桌子上的盒子里装着测试材料。丹尼不知道,因为盒子太高了。实际上他对心理医生从盒子里拿出来的材料没有一点点兴趣。他看上去很不舒服,起先低声地抽泣,后来开始放声大哭起来。很显然,他不会立刻停止,因此,心理医生把材料又放回了盒子。这个魁梧的男人一边跟丹尼说不要哭,一边开始写着什么。同时,他一直在看他面前的表。总之,丹尼是非常伤心,但是,心理医生并没有试着去安慰他。他后来解释说,他不想干涉丹尼对当时情境的反应。他只是认真记下了丹尼哭泣的时间和强度。
另有一位心理医生和丹尼的母亲和祖父坐在房间的另一边。丹尼哭泣将近十分钟之后,这位医生不能再忍受孩子的伤心了。她走进房间把他抱在膝盖上,丹尼的哭泣逐渐停止并平静下来。
在这个故事里,我们看到了一个冷冰冰的、很科学、很客观的心理测试。医生面对这样一个儿童更像是冷血动物,让孩子的体验中感受不到一点点的温存抚慰。这个心理测试也可以这样来进行:
医生牵着小孩的手,说:“让我们进去,看看有没有为我们准备了一些玩具。”他们一起走进房间。为了让孩子感到这是一个友好的开端,他们一起看墙上的图片,并开始互相了解。当他们相处得融洽了,就可以把注意力转向盒子。医生可以用诱导式的提示带着孩子去发现大盒子里究竟是什么。他们发现一些玩具,坐在地板上一起玩。[2]

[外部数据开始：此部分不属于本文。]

### src/rtl/hazard_detect.sv
// Load-use / memory-wait / control hazard request generator with a stretched branch flush
// and a saturating stall-cycle counter.
module hazard_detect #(
    parameter int unsigned REG_AW         = 5,
    parameter int unsigned BRANCH_PENALTY = 1,
    parameter int unsigned CNT_W          = 32
) (
    input  logic              clk,
    input  logic              rst_n,
    input  logic [REG_AW-1:0] id_rs_addr,
    input  logic [REG_AW-1:0] id_rt_addr,
    input  logic              id_rs_read,
    input  logic              id_rt_read,
    input  logic              id_is_jump,
    input  logic [REG_AW-1:0] ex_wd,
    input  logic              ex_mem_read,
    input  logic              ex_branch_taken,
    input  logic              mem_req,
    input  logic              mem_ready,
    output logic              mem_ex_hazard,
    output logic              j_ctrl_hazard,
    output logic              branch_ctrl_hazard,
    output logic [CNT_W-1:0]  stall_cycles
);

    localparam int unsigned FLUSH_W = (BRANCH_PENALTY > 2) ? $clog2(BRANCH_PENALTY) : 1;
    localparam logic [FLUSH_W-1:0] FLUSH_INIT = FLUSH_W'(BRANCH_PENALTY - 1);
    localparam bit HAS_FLUSH = (BRANCH_PENALTY > 1);

    localparam logic [1:0] IDLE     = 2'd0;
    localparam logic [1:0] MEM_WAIT = 2'd1;
    localparam logic [1:0] BR_FLUSH = 2'd2;

    logic [1:0]         state_q, state_d;
    logic [FLUSH_W-1:0] flush_cnt_q, flush_cnt_d;
    logic [CNT_W-1:0]   stall_cycles_q, stall_cycles_d;

    logic mem_wait;
    logic load_use;
    logic idle_like;
    logic br_active;

    always_comb begin
        mem_wait = mem_req & ~mem_ready;
        load_use = ex_mem_read & (ex_wd != '0) &
                   ((id_rs_read & (id_rs_addr == ex_wd)) |
                    (id_rt_read & (id_rt_addr == ex_wd)));

        // The ready cycle of MEM_WAIT already behaves as IDLE, so a branch frozen in EX
        // flushes in the same cycle the memory access completes.
        idle_like = (state_q == IDLE) | ((state_q == MEM_WAIT) & ~mem_wait);
        br_active = (idle_like & ex_branch_taken & ~mem_wait) | (state_q == BR_FLUSH);

        branch_ctrl_hazard = rst_n & br_active & ~mem_wait;
        mem_ex_hazard      = rst_n & (mem_wait | (load_use & ~br_active));
        j_ctrl_hazard      = rst_n & id_is_jump & ~(mem_wait | (load_use & ~br_active)) &
                             ~br_active;
    end

    always_comb begin
        state_d     = state_q;
        flush_cnt_d = flush_cnt_q;
        case (state_q)
            IDLE, MEM_WAIT: begin
                if (mem_wait) begin
                    state_d = MEM_WAIT;
                end else if (ex_branch_taken && HAS_FLUSH) begin
                    state_d     = BR_FLUSH;
                    flush_cnt_d = FLUSH_INIT;
                end else begin
                    state_d = IDLE;
                end
            end
            BR_FLUSH: begin
                if (mem_wait) begin
                    state_d     = MEM_WAIT;
                    flush_cnt_d = '0;
                end else if (flush_cnt_q <= FLUSH_W'(1)) begin
                    state_d     = IDLE;
                    flush_cnt_d = '0;
                end else begin
                    flush_cnt_d = flush_cnt_q - FLUSH_W'(1);
                end
            end
            default: begin
                state_d     = IDLE;
                flush_cnt_d = '0;
            end
        endcase
    end

    always_comb begin
        stall_cycles_d = stall_cycles_q;
        if (mem_ex_hazard && (stall_cycles_q != '1)) begin
            stall_cycles_d = stall_cycles_q + CNT_W'(1);
        end
    end

    always_ff @(posedge clk or negedge rst_n) begin
        if (!rst_n) begin
            state_q        <= IDLE;
            flush_cnt_q    <= '0;
            stall_cycles_q <= '0;
        end else begin
            state_q        <= state_d;
            flush_cnt_q    <= flush_cnt_d;
            stall_cycles_q <= stall_cycles_d;
        end
    end

    assign stall_cycles = stall_cycles_q;

endmodule
`config.mk`:
```
export PLATFORM = sky130hd
export DESIGN_NAME = code_lock_ctrl
export DESIGN_NICKNAME = d
export VERILOG_FILES = /design/src/rtl/lock_pkg.sv /design/src/rtl/code_entry_buf.sv /design/src/rtl/code_lock_ctrl.sv
export SDC_FILE = /design/constraint.sdc
export NUM_CORES = 1
export LEC_CHECK = 0
export ABC_CLOCK_PERIOD_IN_PS = 2650
export CAP_MARGIN = 20
export CORE_ASPECT_RATIO = 0.75
export CORE_MARGIN = 2
export CORE_UTILIZATION = 53
export CTS_CLUSTER_SIZE = 28
export DETAILED_ROUTE_END_ITERATION = 16
export PLACE_DENSITY = 0.72
export SYNTH_ARGS = -nofsm -noshare
export SYNTH_HDL_FRONTEND = slang
export SYNTH_SLANG_ARGS = --single-unit
```
`constraint.sdc`:
```
create_clock -name clk -period 2.65 [get_ports clk]
set_input_delay 0.3975 -clock clk [delete_from_list [all_inputs] [get_ports clk]]
set_output_delay 0.3975 -clock clk [all_outputs]
set_load 0.02 [all_outputs]
```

我们看到,这位专业医生读过大量的关于儿童成长的研究文献,可以熟练应用诊断工具,精确地写科学报告,但对丹尼此时此地的体验没有一丝的敏感。一个小孩来到一个陌生的房间,一个强壮的男人,旁边有个大盒子。妈妈和爷爷走开了,留下他自己。医生没有考虑一个最基本的问题——孩子会怎样体验这样的情境呢?这位医生有很多临床“知识”,但却缺乏“智慧”(thoughtfulness),一种周全的、充满体贴他人的思想。这位医生把孩子完全看成了“诊断对象”,一个“客体”,他似乎完全剥夺了孩子的精神性。这里,我们感受到的是怎样的“情调”(tone)呢?压抑、单调、死板,让孩子感到恐惧,没有友好的氛围,孩子缺乏安全感。没有愉悦的情调也就没有机智。在这样一种“情调”下,对小孩子的诊断无法进行。心理医生并没有表现出教育智慧(thoughtfulness)和机智(tact)。如果这里的心理医生换成老师,那么即使老师拥有很丰富的教育学知识和他所教的学科知识,但若缺乏“智慧”,缺乏对人的体验世界的探究和反思,那么也就不可能有一种好的“情调”来保证知识的传授顺畅无阻。请注意:教育学知识(knowledge),学科知识(knowledge),甚至是思想(thoughts)都是外在的,你可以通过记忆记住它们,但未必有深刻的理解,这一切必须要在直接体验的世界中反复实践,使它们成为内在的、融于身体的“智慧”(thoughtfulness),然后才可能外化为机智的行动。“智慧”是对他者的细致入微的体察、敏锐的感知能力,细腻的鉴赏力,是一种慈悲、一种关怀,即所谓“感同身受”。“智慧”并不是世俗所说的“聪明”,世俗是“得”,“智慧”是“舍”,知识关注事实,智慧关注意义。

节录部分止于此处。